House informs Wilson of a recently admitted motorcycle accident victim who might be a potential donor, but his sister, an Asian woman who appears to be a member of Mahikari, is unwilling to allow the organ donation because she does not want to violate his remains before burial. After visiting the sister at home and unsuccessfully trying to convince her, Wilson learns that it is too late anyway as the accident victim’s liver has already degraded beyond usefulness.

Remembering Wilson had donated blood to him before, Tucker realizes his friend would be a compatible donor and impinges on their friendship by pleading for Wilson to donate a portion of his own liver to save Tucker’s life. While Wilson feels that to do so would violate his professional ethics, he considers complying due to a sense of guilt over prescribing the double dose of chemotherapy that destroyed Tucker’s liver. House finds it asinine how that Wilson is blaming himself for treating his patient's cancer.

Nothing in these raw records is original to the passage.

==> config.mk <==
export PLATFORM = sky130hd
export DESIGN_NAME = packet_header_feature_parser_top_flat
export DESIGN_NICKNAME = d
export VERILOG_FILES = /design/src/hw/rtl/phfp_pkg.sv /design/src/hw/rtl/phfp_intf.sv /design/src/hw/rtl/phfp_capture.sv /design/src/hw/rtl/phfp_classify.sv /design/src/hw/rtl/packet_header_feature_parser_top.sv /design/src/flat_wrapper.sv
export SDC_FILE = /design/constraint.sdc
export NUM_CORES = 1
export LEC_CHECK = 0
export BUFFER_PORTS_ARGS = -buffer_cell sky130_fd_sc_hd__buf_4
export CAP_MARGIN = 20
export CORE_ASPECT_RATIO = 1.4
export CORE_UTILIZATION = 57
export CTS_BUF_LIST = sky130_fd_sc_hd__clkbuf_8
export CTS_CLUSTER_SIZE = 30
export DETAILED_ROUTE_END_ITERATION = 10
export PLACE_DENSITY_LB_ADDON = 0.25
export RECOVER_POWER = 50
export SLEW_MARGIN = 0
export SYNTH_ARGS = -nofsm -noshare
export SYNTH_HDL_FRONTEND = slang
export SYNTH_HIERARCHICAL = 1
export SYNTH_SLANG_ARGS = --single-unit
==> constraint.sdc <==
create_clock -name clk_i -period 3.3 [get_ports clk_i]
set_clock_uncertainty 0.15 [all_clocks]
set_input_delay 0.66 -clock clk_i [delete_from_list [all_inputs] [get_ports clk_i]]
set_output_delay 0.66 -clock clk_i [all_outputs]
set_load 0.02 [all_outputs]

After seeing how Tucker had reunited with his estranged family in light of his dire situation and wishing to extend this time for him, Wilson finally relents to his friend's plea and plans to go ahead with the operation to donate a portion of his liver. Before the operation, Wilson asks House to be there for the operation. House refuses; "If you die, I'm alone,” House tells Wilson. As Wilson is being anesthetized, he sees House enter the viewing area above and smiles. After the operation, however, Tucker reverts to his selfish old ways, and tells Wilson, "The person you want when you're dying isn't the same person you want when you're living." Now that he is going to live, Tucker reveals he is summarily casting his family aside again to pursue another new love interest, one even younger (almost the same age as his own daughter). This makes Wilson lose respect for him.

Meanwhile, the relationship between Lisa Cuddy and Lucas Douglas continues, shown from Wilson's point of view. Cuddy wants to buy a new house through Wilson's realtor ex-wife, Bonnie, and is seeking House's approval, also indirectly through Wilson. Complaining that Cuddy has hurt him, House schemes to interfere with the relationship, again through Wilson. Later, Wilson takes House to the fancy new loft apartment that Cuddy wanted to buy, and tells House that Wilson bought it instead after Bonnie disclosed Cuddy's bid, allowing Wilson to beat Cuddy’s offer. Wilson explains that he did so because Cuddy had hurt his friend House and "deserved to be punished". Wilson and House also needed a bigger place to live in, "with space for a larger refrigerator!"

== Music ==
- "Faith" (by George Michael) performed by Hugh Laurie
- "A Slow Parade" by A.A. Bondy

== Critical response ==

Zack Handlen of The A.V. Club rated the episode A−, saying he really enjoyed the episode and was excited not because of big moments or shocking revelation but rather because of how well the friendship of House and Wilson was played.